Ain Shams Engineering Journal (Jul 2024)
Neural network predictive control for fault detection and identification in DFIG with SMES for low voltage ride-through requirements
Abstract
The increasing reliance on renewable energy sources brings to light the operational challenges of doubly fed induction generators (DFIGs), particularly under grid disturbances. This study introduces an innovative approach employing Neural Network Predictive Control (NNPC) for fault detection and identification (FDI) in DFIG systems, integrated with Superconducting Magnetic Energy Storage (SMES) to meet Low Voltage Ride-Through (LVRT) requirements. Our method uniquely combines NNPC for dynamic wind speed prediction and precise control of rotor-side and grid-side converters with the stability enhancement offered by SMES. Simulation results demonstrate a notable improvement in DFIG performance under variable wind conditions and grid failures.

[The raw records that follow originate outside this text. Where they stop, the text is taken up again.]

### config.mk
export PLATFORM = sky130hd
export DESIGN_NAME = smu_signal_mixer_unit
export DESIGN_NICKNAME = d
export VERILOG_FILES = /design/src/common/smu_pkg.sv /design/src/verilog/smu_fifo.sv /design/src/verilog/smu_signal_mixer_unit.sv
export SDC_FILE = /design/constraint.sdc
export NUM_CORES = 1
export LEC_CHECK = 0
export ABC_AREA = 1
export BUFFER_PORTS_ARGS = -buffer_cell sky130_fd_sc_hd__buf_4
export CORE_AREA = 2 2 171 173
export DETAILED_ROUTE_END_ITERATION = 10
export DIE_AREA = 0 0 173 175
export PLACE_DENSITY = 0.63
export SETUP_SLACK_MARGIN = 0.05
export SYNTH_ARGS = -nofsm -noshare
export SYNTH_HDL_FRONTEND = slang
export SYNTH_SLANG_ARGS = --single-unit
### constraint.sdc
create_clock -name i_clk -period 4.3 [get_ports i_clk]
set_input_delay 0.43 -clock i_clk [delete_from_list [all_inputs] [get_ports i_clk]]
set_output_delay 0.43 -clock i_clk [all_outputs]
set_load 0.02 [all_outputs]
### src/common/smu_pkg.sv
// constants shared by the signal mixer unit and its stream buffer
package smu_pkg;
  localparam int unsigned ADDR_W = 16;
  localparam int unsigned DATA_W = 32;
  // register indexes, byte address is four times the index
  localparam logic [13:0] IDX_CON0   = 14'h0F51;
  localparam logic [13:0] IDX_CON1   = 14'h0F52;
  localparam logic [13:0] IDX_SRC    = 14'h0F53;
  localparam logic [13:0] IDX_LCAR   = 14'h0F54;
  localparam logic [13:0] IDX_HCAR   = 14'h0F55;
  localparam logic [13:0] IDX_STREAM = 14'h0F56;
  localparam logic [13:0] IDX_RATE   = 14'h0F57;
  // control field positions
  localparam int unsigned CON0_EN     = 7;
  localparam int unsigned CON0_OUT    = 5;
  localparam int unsigned CON0_OINV   = 4;
  localparam int unsigned CON0_BIT    = 0;
  localparam int unsigned CON1_HINV   = 5;
  localparam int unsigned CON1_HSYNC  = 4;
  localparam int unsigned CON1_LINV   = 1;
  localparam int unsigned CON1_LSYNC  = 0;
  localparam int unsigned STR_ACTIVE  = 8;
  // reset values
  localparam logic [3:0]  RST_SRC  = 4'h0;
  localparam logic [2:0]  RST_CAR  = 3'h0;
  localparam logic [15:0] RST_RATE = 16'h0000;
  // modulator source codes
  localparam logic [3:0] MSRC_PIN  = 4'h0;
  localparam logic [3:0] MSRC_SW   = 4'h1;
  localparam logic [3:0] MSRC_CC1  = 4'h2;
  localparam logic [3:0] MSRC_CC2  = 4'h3;
  localparam logic [3:0] MSRC_PW3  = 4'h4;
  localparam logic [3:0] MSRC_PW4  = 4'h5;
  localparam logic [3:0] MSRC_COMPARATOR_ONE_OUT = 4'h6;
  localparam logic [3:0] MSRC_COMPARATOR_TWO_OUT = 4'h7;
  localparam logic [3:0] MSRC_RX   = 4'h8;
  localparam logic [3:0] MSRC_TX   = 4'h9;
  localparam logic [3:0] MSRC_SDO  = 4'hA;
  // carrier source codes
  localparam logic [2:0] CSRC_PIN  = 3'h0;
  localparam logic [2:0] CSRC_SYS  = 3'h1;
  localparam logic [2:0] CSRC_FAST = 3'h2;
  localparam logic [2:0] CSRC_REF  = 3'h3;
  localparam logic [2:0] CSRC_CC1  = 3'h4;
  localparam logic [2:0] CSRC_CC2  = 3'h5;
  localparam logic [2:0] CSRC_PW3  = 3'h6;
  localparam logic [2:0] CSRC_PW4  = 3'h7;
  // stream buffer shape and pin synchroniser count
  localparam int unsigned FIFO_W     = 8;
  localparam int unsigned FIFO_DEPTH = 16;
  localparam int unsigned LVL_W      = 5;
  localparam int unsigned SYNC_N     = 5;
  typedef enum logic {APB_IDLE, APB_DONE} smu_apb_state_type;
endpackage

### src/verilog/smu_fifo.sv
// flip-flop fifo with valid/ready on both sides
module smu_fifo #(
  parameter int unsigned WIDTH = 8,
  parameter int unsigned DEPTH = 16
) (
  input  wire logic                       i_clk,
  input  wire logic                       i_rst,
  input  wire logic                       i_in_valid,
  output logic                            o_in_ready,
  input  wire logic [WIDTH-1:0]           i_in_data,
  output logic                            o_out_valid,
  input  wire logic                       i_out_ready,
  output logic [WIDTH-1:0]                o_out_data,
  output logic [$clog2(DEPTH):0]          o_level
);
  localparam int unsigned AW = $clog2(DEPTH);

  logic [WIDTH-1:0] mem_q [DEPTH];
  logic [AW-1:0]    wr_q;
  logic [AW-1:0]    rd_q;
  logic [AW:0]      cnt_q;
  logic             push;
  logic             pop;

  assign o_in_ready  = (cnt_q != (AW+1)'(DEPTH));
  assign o_out_valid = (cnt_q != '0);
  assign o_out_data  = mem_q[rd_q];
  assign o_level     = cnt_q;
  assign push        = i_in_valid & o_in_ready;
  assign pop         = o_out_valid & i_out_ready;

  always_ff @(posedge i_clk) begin
    if (push) begin
      mem_q[wr_q] <= i_in_data;
    end
  end

  // pointers wrap at the depth, which need not be a power of two
  always_ff @(posedge i_clk or posedge i_rst) begin
    if (i_rst) begin
      wr_q  <= '0;
      rd_q  <= '0;
      cnt_q <= '0;
    end else begin
      if (push) begin
        wr_q <= (wr_q == AW'(DEPTH - 1)) ? '0 : wr_q + 1'b1;
      end
      if (pop) begin
        rd_q <= (rd_q == AW'(DEPTH - 1)) ? '0 : rd_q + 1'b1;
      end
      cnt_q <= cnt_q + (AW+1)'(push) - (AW+1)'(pop);
    end
  end

  AST_NO_OVERFLOW:
    assert property (@(posedge i_clk) disable iff (i_rst)
      cnt_q == (AW+1)'(DEPTH) && !pop |=> cnt_q == (AW+1)'(DEPTH))
    else $error("fifo level moved while full without a pop");
endmodule

### src/verilog/smu_signal_mixer_unit.sv
// signal mixer unit: apb registers, source muxes, carrier sync, stream feed
// Function
// - output is selected carrier gated by the modulator level
// - modulator high mixes the high carrier
// - modulator low mixes the low carrier
// - setting enable starts modulation
// - clearing enable keeps all source selections
// - re-enabling resumes with retained selections
// - output pin is low while disabled
// - 4-bit field picks the modulator source
// - 3-bit field picks the high carrier source
// - low carrier field uses same encoding, own pin at code zero
// - sources come from peripherals or from pins
// - output is a plain pin signal for output routing
// - high carrier sync delays switch to low until its falling edge
// - low carrier sync delays switch to high until its falling edge
// - carrier invert bits flip each carrier before mixing
// - output invert bit flips the mixed output
//
// The APB register port and the placing of the registers were left to the implementer.
module smu_signal_mixer_unit (
  input  wire logic        i_clk,
  input  wire logic        i_rst,
  input  wire logic        i_psel,
  input  wire logic        i_penable,
  input  wire logic        i_pwrite,
  input  wire logic [15:0] i_paddr,
  input  wire logic [31:0] i_pwdata,
  output logic      [31:0] o_prdata,
  output logic             o_pready,
  output logic             o_pslverr,
  input  wire logic        i_modulator_pin_route,
  input  wire logic        i_high_carrier_pin_route,
  input  wire logic        i_low_carrier_pin_route,
  input  wire logic        i_fast_internal_oscillator,
  input  wire logic        i_reference_clock_output,
  input  wire logic        i_capture_compare_one_out,
  input  wire logic        i_capture_compare_two_out,
  input  wire logic        i_pulse_width_three_out,
  input  wire logic        i_pulse_width_four_out,
  input  wire logic        i_comparator_one_out,
  input  wire logic        i_comparator_two_out,
  input  wire logic        i_async_serial_port_rx,
  input  wire logic        i_async_serial_port_tx,
  input  wire logic        i_sync_serial_port_sdo,
  output logic             o_modulated_output_pin
);
  localparam int unsigned LW = smu_pkg::LVL_W;

  function automatic logic reg_hit(input logic [15:0] addr,
                                   input logic [13:0] idx);
    return addr == {idx, 2'b00};
  endfunction

  function automatic logic carrier_pick(input logic [2:0] sel,
                                        input logic       pin,
                                        input logic       sys,
                                        input logic       fast,
                                        input logic       refc);
    case (sel)
      smu_pkg::CSRC_PIN:  carrier_pick = pin;
      smu_pkg::CSRC_SYS:  carrier_pick = sys;
      smu_pkg::CSRC_FAST: carrier_pick = fast;
      smu_pkg::CSRC_REF:  carrier_pick = refc;
      smu_pkg::CSRC_CC1:  carrier_pick = i_capture_compare_one_out;
      smu_pkg::CSRC_CC2:  carrier_pick = i_capture_compare_two_out;
      smu_pkg::CSRC_PW3:  carrier_pick = i_pulse_width_three_out;
      smu_pkg::CSRC_PW4:  carrier_pick = i_pulse_width_four_out;
      default:            carrier_pick = 1'b0;
    endcase
  endfunction

  // ---- pin synchronisers: three stages, change accepted on agreement
  logic [smu_pkg::SYNC_N-1:0] async_in;
  logic [smu_pkg::SYNC_N-1:0] pin_v;
  assign async_in = {i_reference_clock_output, i_fast_internal_oscillator,
                     i_low_carrier_pin_route, i_high_carrier_pin_route,
                     i_modulator_pin_route};

  for (genvar g = 0; g < smu_pkg::SYNC_N; g++) begin : g_sync
    logic s1_q;
    logic s2_q;
    logic s3_q;
    logic v_q;
    always_ff @(posedge i_clk or posedge i_rst) begin
      if (i_rst) begin
        s1_q <= 1'b0;
        s2_q <= 1'b0;
        s3_q <= 1'b0;
        v_q  <= 1'b0;
      end else begin
        s1_q <= async_in[g];
        s2_q <= s1_q;
        s3_q <= s2_q;
        if (s2_q == s3_q) begin
          v_q <= s3_q;
        end
      end
    end
    assign pin_v[g] = v_q;
  end

  // ---- registers
  logic        en_q;
  logic        oinv_q;
  logic        bit_q;
  logic        hinv_q;
  logic        hsync_q;
  logic        linv_q;
  logic        lsync_q;
  logic [3:0]  src_q;
  logic [2:0]  lsel_q;
  logic [2:0]  hsel_q;
  logic [15:0] rate_q;
  logic        out_q;
  smu_pkg::smu_apb_state_type st_q;
  logic        pready_q;
  logic        pslverr_q;
  logic [31:0] prdata_q;

  // ---- apb decode
  logic        acc;
  logic        hit_con0;
  logic        hit_con1;
  logic        hit_src;
  logic        hit_lcar;
  logic        hit_hcar;
  logic        hit_stream;
  logic        hit_rate;
  logic        mapped;
  logic        stall;
  logic        commit;
  logic        wr;
  logic [31:0] rd_data;
  logic        fifo_in_ready;
  logic        fifo_out_valid;
  logic [7:0]  fifo_out_data;
  logic [LW-1:0] fifo_level;
  logic        stream_active;

  assign acc        = i_psel & i_penable;
  assign hit_con0   = reg_hit(i_paddr, smu_pkg::IDX_CON0);
  assign hit_con1   = reg_hit(i_paddr, smu_pkg::IDX_CON1);
  assign hit_src    = reg_hit(i_paddr, smu_pkg::IDX_SRC);
  assign hit_lcar   = reg_hit(i_paddr, smu_pkg::IDX_LCAR);
  assign hit_hcar   = reg_hit(i_paddr, smu_pkg::IDX_HCAR);
  assign hit_stream = reg_hit(i_paddr, smu_pkg::IDX_STREAM);
  assign hit_rate   = reg_hit(i_paddr, smu_pkg::IDX_RATE);
  assign mapped     = hit_con0 | hit_con1 | hit_src | hit_lcar | hit_hcar
                    | hit_stream | hit_rate;
  // a stream write waits in the access phase until the buffer has room
  assign stall      = hit_stream & i_pwrite & ~fifo_in_ready;
  assign commit     = acc & (st_q == smu_pkg::APB_DONE);
  assign wr         = commit & i_pwrite & mapped;

  assign rd_data =
    hit_con0 ? {24'h0000_00, en_q, 1'b0, out_q, oinv_q, 3'h0, bit_q} :
    hit_con1 ? {24'h0000_00, 2'h0, hinv_q, hsync_q, 2'h0, linv_q,
                lsync_q} :
    hit_src  ? {28'h000_0000, src_q} :
    hit_lcar ? {29'h0000_0000, lsel_q} :
    hit_hcar ? {29'h0000_0000, hsel_q} :
    hit_stream ? {23'h00_0000, stream_active, 3'h0, fifo_level} :
    hit_rate ? {16'h0000, rate_q} : 32'h0000_0000;

  always_ff @(posedge i_clk or posedge i_rst) begin
    if (i_rst) begin
      st_q      <= smu_pkg::APB_IDLE;
      pready_q  <= 1'b0;
      pslverr_q <= 1'b0;
      prdata_q  <= 32'h0000_0000;
    end else if (st_q == smu_pkg::APB_IDLE) begin
      if (acc && !stall) begin
        st_q      <= smu_pkg::APB_DONE;
        pready_q  <= 1'b1;
        pslverr_q <= ~mapped;
        prdata_q  <= i_pwrite ? 32'h0000_0000 : rd_data;
      end
    end else begin
      st_q      <= smu_pkg::APB_IDLE;
      pready_q  <= 1'b0;
      pslverr_q <= 1'b0;
    end
  end

  always_ff @(posedge i_clk or posedge i_rst) begin
    if (i_rst) begin
      en_q     <= 1'b0;
      oinv_q   <= 1'b0;
      bit_q    <= 1'b0;
      hinv_q   <= 1'b0;
      hsync_q  <= 1'b0;
      linv_q   <= 1'b0;
      lsync_q  <= 1'b0;
      src_q    <= smu_pkg::RST_SRC;
      lsel_q   <= smu_pkg::RST_CAR;
      hsel_q   <= smu_pkg::RST_CAR;
      rate_q   <= smu_pkg::RST_RATE;
    end else if (wr) begin
      if (hit_con0) begin
        en_q   <= i_pwdata[smu_pkg::CON0_EN];
        oinv_q <= i_pwdata[smu_pkg::CON0_OINV];
        bit_q  <= i_pwdata[smu_pkg::CON0_BIT];
      end
      if (hit_con1) begin
        hinv_q  <= i_pwdata[smu_pkg::CON1_HINV];
        hsync_q <= i_pwdata[smu_pkg::CON1_HSYNC];
        linv_q  <= i_pwdata[smu_pkg::CON1_LINV];
        lsync_q <= i_pwdata[smu_pkg::CON1_LSYNC];
      end
      // selections only change by their own writes
      if (hit_src) begin
        src_q <= i_pwdata[3:0];
      end
      if (hit_lcar) begin
        lsel_q <= i_pwdata[2:0];
      end
      if (hit_hcar) begin
        hsel_q <= i_pwdata[2:0];
      end
      if (hit_rate) begin
        rate_q <= i_pwdata[15:0];
      end
    end
  end

  // ---- software bit stream: bytes shifted out lsb first per rate tick
  logic [15:0] div_q;
  logic        tick;
  logic [7:0]  shift_q;
  logic [3:0]  left_q;
  logic        drain_on;
  logic        pop;
  logic        sw_bit;

  assign tick          = (div_q == rate_q);
  assign drain_on      = en_q & (src_q == smu_pkg::MSRC_SW);
  assign pop           = tick & drain_on & (left_q <= 4'h1) & fifo_out_valid;
  assign stream_active = (left_q != 4'h0);
  // the buffered stream overrides the static bit while it has data
  assign sw_bit        = stream_active ? shift_q[0] : bit_q;

  smu_fifo #(
    .WIDTH (smu_pkg::FIFO_W),
    .DEPTH (smu_pkg::FIFO_DEPTH)
  ) u_fifo (
    .i_clk       (i_clk),
    .i_rst       (i_rst),
    .i_in_valid  (wr & hit_stream),
    .o_in_ready  (fifo_in_ready),
    .i_in_data   (i_pwdata[7:0]),
    .o_out_valid (fifo_out_valid),
    .i_out_ready (pop),
    .o_out_data  (fifo_out_data),
    .o_level     (fifo_level)
  );

  always_ff @(posedge i_clk or posedge i_rst) begin
    if (i_rst) begin
      div_q   <= 16'h0000;
      shift_q <= 8'h00;
      left_q  <= 4'h0;
    end else begin
      div_q <= tick ? 16'h0000 : div_q + 16'h0001;
      if (pop) begin
        shift_q <= fifo_out_data;
        left_q  <= 4'h8;
      end else if (tick && drain_on && left_q != 4'h0) begin
        shift_q <= {1'b0, shift_q[7:1]};
        left_q  <= left_q - 4'h1;
      end
    end
  end

  // ---- source selection and mixing
  logic sys_q;
  logic modv;
  logic hcar;
  logic lcar;
  logic carrier_high_prev_q;
  logic carrier_low_prev_q;
  logic hfall;
  logic lfall;
  logic go_low;
  logic go_high;
  logic sel_high_q;
  logic sel_high_d;
  logic mix_w;

  assign modv =
    (src_q == smu_pkg::MSRC_PIN)  ? pin_v[0] :
    (src_q == smu_pkg::MSRC_SW)   ? sw_bit :
    (src_q == smu_pkg::MSRC_CC1)  ? i_capture_compare_one_out :
    (src_q == smu_pkg::MSRC_CC2)  ? i_capture_compare_two_out :
    (src_q == smu_pkg::MSRC_PW3)  ? i_pulse_width_three_out :
    (src_q == smu_pkg::MSRC_PW4)  ? i_pulse_width_four_out :
    (src_q == smu_pkg::MSRC_COMPARATOR_ONE_OUT) ? i_comparator_one_out :
    (src_q == smu_pkg::MSRC_COMPARATOR_TWO_OUT) ? i_comparator_two_out :
    (src_q == smu_pkg::MSRC_RX)   ? i_async_serial_port_rx :
    (src_q == smu_pkg::MSRC_TX)   ? i_async_serial_port_tx :
    (src_q == smu_pkg::MSRC_SDO)  ? i_sync_serial_port_sdo : 1'b0;

  assign hcar = carrier_pick(hsel_q, pin_v[1], sys_q, pin_v[3], pin_v[4])
              ^ hinv_q;
  assign lcar = carrier_pick(lsel_q, pin_v[2], sys_q, pin_v[3], pin_v[4])
              ^ linv_q;

  assign hfall = carrier_high_prev_q & ~hcar;
  assign lfall = carrier_low_prev_q & ~lcar;
  assign go_low  = sel_high_q & ~modv & (~hsync_q | hfall);
  assign go_high = ~sel_high_q & modv & (~lsync_q | lfall);
  assign sel_high_d = go_low ? 1'b0 : (go_high ? 1'b1 : sel_high_q);
  assign mix_w = sel_high_d ? hcar : lcar;

  // the system clock carrier can only be shown at half rate here
  always_ff @(posedge i_clk or posedge i_rst) begin
    if (i_rst) begin
      sys_q       <= 1'b0;
      carrier_high_prev_q <= 1'b0;
      carrier_low_prev_q <= 1'b0;
      sel_high_q  <= 1'b0;
      out_q       <= 1'b0;
    end else begin
      sys_q       <= ~sys_q;
      carrier_high_prev_q <= hcar;
      carrier_low_prev_q <= lcar;
      sel_high_q  <= sel_high_d;
      out_q       <= en_q & (mix_w ^ oinv_q);
    end
  end

  assign o_modulated_output_pin = out_q;
  assign o_prdata  = prdata_q;
  assign o_pready  = pready_q;
  assign o_pslverr = pslverr_q;

  AST_OFF_LOW:
    assert property (@(posedge i_clk) disable iff (i_rst)
      !en_q |=> !o_modulated_output_pin)
    else $error("output not low while disabled");
  AST_HIGH_PATH:
    assert property (@(posedge i_clk) disable iff (i_rst)
      en_q && !oinv_q && modv && !sel_high_q && !lsync_q
      |=> o_modulated_output_pin == $past(hcar))
    else $error("high carrier not mixed while modulator high");
  AST_LOW_PATH:
    assert property (@(posedge i_clk) disable iff (i_rst)
      en_q && !oinv_q && !modv && sel_high_q && !hsync_q
      |=> o_modulated_output_pin == $past(lcar))
    else $error("low carrier not mixed while modulator low");
  AST_INVERT:
    assert property (@(posedge i_clk) disable iff (i_rst)
      en_q && oinv_q |=> o_modulated_output_pin != $past(mix_w))
    else $error("output not inverted");
  AST_HOLD_HIGH:
    assert property (@(posedge i_clk) disable iff (i_rst)
      sel_high_q && hsync_q && !hfall |=> sel_high_q)
    else $error("left high carrier before its falling edge");
  AST_HOLD_LOW:
    assert property (@(posedge i_clk) disable iff (i_rst)
      !sel_high_q && lsync_q && !lfall |=> !sel_high_q)
    else $error("left low carrier before its falling edge");
  AST_RSV_SRC:
    assert property (@(posedge i_clk) disable iff (i_rst)
      src_q > smu_pkg::MSRC_SDO |-> !modv)
    else $error("reserved modulator code not low");
  AST_SW_BIT:
    assert property (@(posedge i_clk) disable iff (i_rst)
      src_q == smu_pkg::MSRC_SW && !stream_active |-> modv == bit_q)
    else $error("software bit not selected");
  AST_KEEP_SEL:
    assert property (@(posedge i_clk) disable iff (i_rst)
      $fell(en_q) |-> $stable(src_q) && $stable(hsel_q) && $stable(lsel_q))
    else $error("selections changed when disabled");
  AST_ENABLE_TRACK:
    assert property (@(posedge i_clk) disable iff (i_rst)
      $rose(en_q) && !oinv_q ##0 mix_w[*2] |=> o_modulated_output_pin)
    else $error("enable did not start modulation");
endmodule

The system-maintained voltage stability at the Point of Common Coupling (PCC) with less than 5% deviation during transients and ensured consistent power output, marking a significant advancement in LVRT compliance. However, the model assumes steady-state grid conditions and does not account for extreme weather scenarios, indicating areas for future research. This study's findings contribute valuable insights into the robust operation of DFIGs within modern renewable energy grids.